This workshop introduces a cluster of faiths that coalesced between 600 and 500 BCE in the Middle East (Iran), South Asia (India), and Central Asia (China). While differing in their details, Zoroastrianism, Jainism, Taoism, Buddhism, and Confucianism are linked by some foundational principles as well as by their emergence within a few thousand miles and a hundred years of one another. Each represents a response to people's urgent need for meaning, purpose, and spiritual sustenance. All are still followed in some form today.
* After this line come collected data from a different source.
<file path="config.mk">
export PLATFORM = sky130hd
export DESIGN_NAME = display_scan_controller
export DESIGN_NICKNAME = d
export VERILOG_FILES = /design/src/rtl/seven_seg_pkg.sv /design/src/rtl/scan_timer.sv /design/src/rtl/display_scan_controller.sv
export SDC_FILE = /design/constraint.sdc
export NUM_CORES = 1
export LEC_CHECK = 0
export ABC_AREA = 1
export CORE_UTILIZATION = 53
export CTS_BUF_LIST = sky130_fd_sc_hd__clkbuf_4 sky130_fd_sc_hd__clkbuf_8
export CTS_CLUSTER_SIZE = 40
export DETAILED_ROUTE_END_ITERATION = 6
export MAX_ROUTING_LAYER = met4
export PLACE_DENSITY = 0.78
export SLEW_MARGIN = 0
export SYNTH_ARGS = -nofsm -noshare
export SYNTH_HDL_FRONTEND = slang
export SYNTH_SLANG_ARGS = --single-unit
export TNS_END_PERCENT = 100
</file>
<file path="constraint.sdc">
create_clock -name clk -period 2 [get_ports clk]
set_input_delay 0.4 -clock clk [delete_from_list [all_inputs] [get_ports clk]]
set_output_delay 0.4 -clock clk [all_outputs]
set_load 0.05 [all_outputs]
</file>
The workshop emphasizes Zoroastrianism, Jainism, and Confucianism, as the program provides other workshops on Taoism (Workshop 8) and Buddhism (Workshops 9 and 10). The Faith in Action activity introduces a sixth Eastern religion, Shintoism, which originated earlier and was formalized later than the other religions, yet shares similarities with them.

By presenting this cluster of faiths together in overview, the workshop invites youth to recognize both similarities and differences among Eastern religions. Showing similarities will likely prove easy, as the workshop highlights commonalities that link these faiths. To avoid the impression that the Eastern religions are "all alike," highlight differences among them, too. As with other religions explored in the program, participants will likely discover ideas and practices that resonate with their own.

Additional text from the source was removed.